Le 25/11/2025, la division d’opposition prend la décision suivante
DÉCISION:
1. L’opposition n° B 3 224 737 est accueillie pour tous les produits contestés:
2. La demande de marque de l’Union européenne n° 18 943 351 est rejetée dans son intégralité.
3. Le demandeur supporte les frais, fixés à 620 EUR.
MOTIFS
Le 30/09/2024, l’opposant a formé opposition contre tous les produits de la demande de marque de l’Union européenne n° 18 943 351 «Innovate Estonia» (marque verbale). L’opposition est fondée sur l’enregistrement de marque estonienne
n° 62 914 (marque figurative). L’opposant a invoqué l’article 8, paragraphe 1, sous b), du RMUE.
OBSERVATION PRÉLIMINAIRE – RECEVABILITÉ DE LA MARQUE ESTONIENNE N° 62 914
Dans ses observations du 22/05/2025, le demandeur fait valoir que l’opposant n’a pas formé l’opposition dans le délai d’opposition, et que, par conséquent, celle-ci devrait être déclarée irrecevable.
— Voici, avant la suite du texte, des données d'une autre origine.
[config.mk]
export PLATFORM = sky130hd
export DESIGN_NAME = axi_read_burst_splitter_flat
export DESIGN_NICKNAME = d
export VERILOG_FILES = /design/src/rtl/axi_read_burst_splitter_if.sv /design/src/rtl/axi_read_burst_splitter.sv /design/src/flat_wrapper.sv
export SDC_FILE = /design/constraint.sdc
export NUM_CORES = 1
export LEC_CHECK = 0
export ABC_CLOCK_PERIOD_IN_PS = 6300
export CAP_MARGIN = 20
export CORE_ASPECT_RATIO = 1.75
export CORE_UTILIZATION = 55
export CTS_CLUSTER_SIZE = 28
export DETAILED_ROUTE_END_ITERATION = 12
export HOLD_SLACK_MARGIN = 0.05
export PLACE_DENSITY_LB_ADDON = 0.3
export SLEW_MARGIN = 20
export SYNTH_ARGS = -nofsm -noshare
export SYNTH_HDL_FRONTEND = slang
export SYNTH_SLANG_ARGS = --single-unit
[constraint.sdc]
create_clock -name clk -period 6.3 [get_ports clk]
set_input_delay 0.945 -clock clk [delete_from_list [all_inputs] [get_ports clk]]
set_output_delay 0.945 -clock clk [all_outputs]
set_load 0.02 [all_outputs]
## src/rtl/qsn_issue_ctrl_len3.sv

```systemverilog
// qsn_issue_ctrl_len3: column feeder for the length-3 QSN.
// Takes one circulant column per valid/ready transfer and buffers it in a
// 2-entry FIFO. On issue it transposes the messages into bit-planes and
// decodes the shift into QSN selectors. Issue is gated by downstream credits,
// and a valid/col/last tag is delay-matched to the QSN output.
// Optional macro QSN_ISSUE_SHIFT_CHK_EN: flag in_shift=3 on issue (sticky shift_err).
module qsn_issue_ctrl_len3 #(
   parameter int unsigned QSN_LAT = 2,
   parameter int unsigned CREDITS = 4,
   parameter int unsigned COL_W   = 4
) (
   input  logic             sys_clk,
   input  logic             sys_rst,
   input  logic             in_valid,
   output logic             in_ready,
   input  logic [2:0]       in_msg0,
   input  logic [2:0]       in_msg1,
   input  logic [2:0]       in_msg2,
   input  logic [1:0]       in_shift,
   input  logic             in_last,
   output logic [2:0]       sw_in_bit0,
   output logic [2:0]       sw_in_bit1,
   output logic [2:0]       sw_in_bit2,
   output logic [1:0]       left_sel,
   output logic [1:0]       right_sel,
   output logic [1:0]       merge_sel,
   output logic             qsn_out_valid,
   output logic [COL_W-1:0] qsn_out_col,
   output logic             qsn_out_last,
   input  logic             credit_ret,
   output logic             layer_done,
   output logic             shift_err
);

   localparam int unsigned CRD_W = $clog2(CREDITS + 1);
   localparam int unsigned DEPTH = 2;

   typedef struct packed {
      logic [2:0] msg2;
      logic [2:0] msg1;
      logic [2:0] msg0;
      logic [1:0] shift;
      logic       last;
   } col_t;

   typedef struct packed {
      logic             vld;
      logic [COL_W-1:0] col;
      logic             last;
   } tag_t;

   col_t             mem [DEPTH];
   logic             wr_ptr;
   logic             rd_ptr;
   logic [1:0]       count;
   logic [1:0]       count_nxt;
   logic [CRD_W-1:0] credit;
   logic [COL_W-1:0] col_cnt;
   tag_t             tag_pipe [QSN_LAT+1];

   col_t       head;
   logic       push_c;
   logic       issue_c;
   logic [1:0] s_eff;
   logic [1:0] l_dec;
   logic [1:0] m_dec;

   assign head    = mem[rd_ptr];
   assign push_c  = in_valid && in_ready;
   assign issue_c = (count != 2'd0) && (credit != '0);

   // FIFO occupancy after this cycle's push/pop
   always_comb begin
      count_nxt = count;
      if (push_c && !issue_c) begin
         count_nxt = count + 2'd1;
      end else if (!push_c && issue_c) begin
         count_nxt = count - 2'd1;
      end
   end

   // Shift decode; an out-of-range shift of 3 falls back to s=0
   always_comb begin
      l_dec = 2'd0;
      m_dec = 2'b00;
      s_eff = head.shift;
      if (head.shift == 2'd3) begin
         s_eff = 2'd0;
      end
      case (s_eff)
         2'd1:    begin l_dec = 2'd2; m_dec = 2'b01; end
         2'd2:    begin l_dec = 2'd1; m_dec = 2'b11; end
         default: begin l_dec = 2'd0; m_dec = 2'b00; end
      endcase
   end

   // FIFO storage write; contents are don't-care until pushed
   always_ff @(posedge sys_clk) begin
      if (push_c) begin
         mem[wr_ptr] <= {in_msg2, in_msg1, in_msg0, in_shift, in_last};
      end
   end

   // Pointers, credits, column counter, issue outputs and tag delay line
   always_ff @(posedge sys_clk) begin
      if (sys_rst) begin
         wr_ptr     <= 1'b0;
         rd_ptr     <= 1'b0;
         count      <= 2'd0;
         in_ready   <= 1'b0;
         credit     <= CRD_W'(CREDITS);
         col_cnt    <= '0;
         sw_in_bit0 <= 3'd0;
         sw_in_bit1 <= 3'd0;
         sw_in_bit2 <= 3'd0;
         left_sel   <= 2'd0;
         right_sel  <= 2'd0;
         merge_sel  <= 2'd0;
         layer_done <= 1'b0;
         for (int unsigned i = 0; i <= QSN_LAT; i++) begin
            tag_pipe[i] <= '0;
         end
      end else begin
         if (push_c) begin
            wr_ptr <= ~wr_ptr;
         end
         if (issue_c) begin
            rd_ptr <= ~rd_ptr;
         end
         count    <= count_nxt;
         in_ready <= (count_nxt < 2'd2);

         if (issue_c && !credit_ret) begin
            credit <= credit - CRD_W'(1);
         end else if (!issue_c && credit_ret && (credit != CRD_W'(CREDITS))) begin
            credit <= credit + CRD_W'(1);
         end

         if (issue_c) begin
            col_cnt    <= head.last ? '0 : COL_W'(col_cnt + 1'b1);
            sw_in_bit0 <= {head.msg2[0], head.msg1[0], head.msg0[0]};
            sw_in_bit1 <= {head.msg2[1], head.msg1[1], head.msg0[1]};
            sw_in_bit2 <= {head.msg2[2], head.msg1[2], head.msg0[2]};
            right_sel  <= s_eff;
            left_sel   <= l_dec;
            merge_sel  <= m_dec;
         end

         tag_pipe[0].vld  <= issue_c;
         tag_pipe[0].col  <= issue_c ? col_cnt : '0;
         tag_pipe[0].last <= issue_c && head.last;
         for (int unsigned i = 1; i <= QSN_LAT; i++) begin
            tag_pipe[i] <= tag_pipe[i-1];
         end
         layer_done <= tag_pipe[QSN_LAT-1].vld && tag_pipe[QSN_LAT-1].last;
      end
   end

   assign qsn_out_valid = tag_pipe[QSN_LAT].vld;
   assign qsn_out_col   = tag_pipe[QSN_LAT].col;
   assign qsn_out_last  = tag_pipe[QSN_LAT].last;

`ifdef QSN_ISSUE_SHIFT_CHK_EN
   // Sticky flag for an illegal shift seen on an issued column
   always_ff @(posedge sys_clk) begin
      if (sys_rst) begin
         shift_err <= 1'b0;
      end else if (issue_c && (head.shift == 2'd3)) begin
         shift_err <= 1'b1;
      end
   end
`else
   assign shift_err = 1'b0;
`endif

endmodule

```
À cet égard et conformément à l’article 8, paragraphe 1, sous b), du RMUE, «sur opposition du titulaire d’une marque antérieure, la marque demandée n’est pas enregistrée: s’il existe un risque de confusion dans l’esprit du public sur le territoire dans lequel la marque antérieure est protégée, en raison de l’identité ou de la similitude entre la marque demandée et la marque antérieure et de l’identité ou de la similitude entre les produits ou les services désignés par les deux marques; le risque de confusion inclut le risque d’association avec la marque antérieure».
Décision sur opposition n° B 3 224 737 Page 2 sur 9
Conformément à l’article 8, paragraphe 2, du RMUE, une «marque antérieure» est définie comme suit:
(a) les marques des types suivants dont la date de dépôt de la demande d’enregistrement est antérieure à la date de dépôt de la demande d’enregistrement de la marque de l’Union européenne, compte tenu, le cas échéant, des priorités revendiquées pour ces marques:
(i) les marques de l’Union européenne;
(ii) les marques enregistrées dans un État membre ou, dans le cas de la Belgique, des Pays-Bas ou du Luxembourg, auprès de l’Office Benelux de la propriété intellectuelle;
iii) les marques enregistrées en vertu d’arrangements internationaux qui ont effet dans un État membre;
(iv) les marques enregistrées en vertu d’arrangements internationaux qui ont effet dans l’Union;
[…].
Conformément à l’article 46, paragraphe 1, sous a), du RMUE, dans un délai de trois mois à compter de la publication d’une demande de marque de l’Union européenne, opposition à l’enregistrement de la marque peut être formée au motif qu’elle ne peut être enregistrée en vertu de l’article 8.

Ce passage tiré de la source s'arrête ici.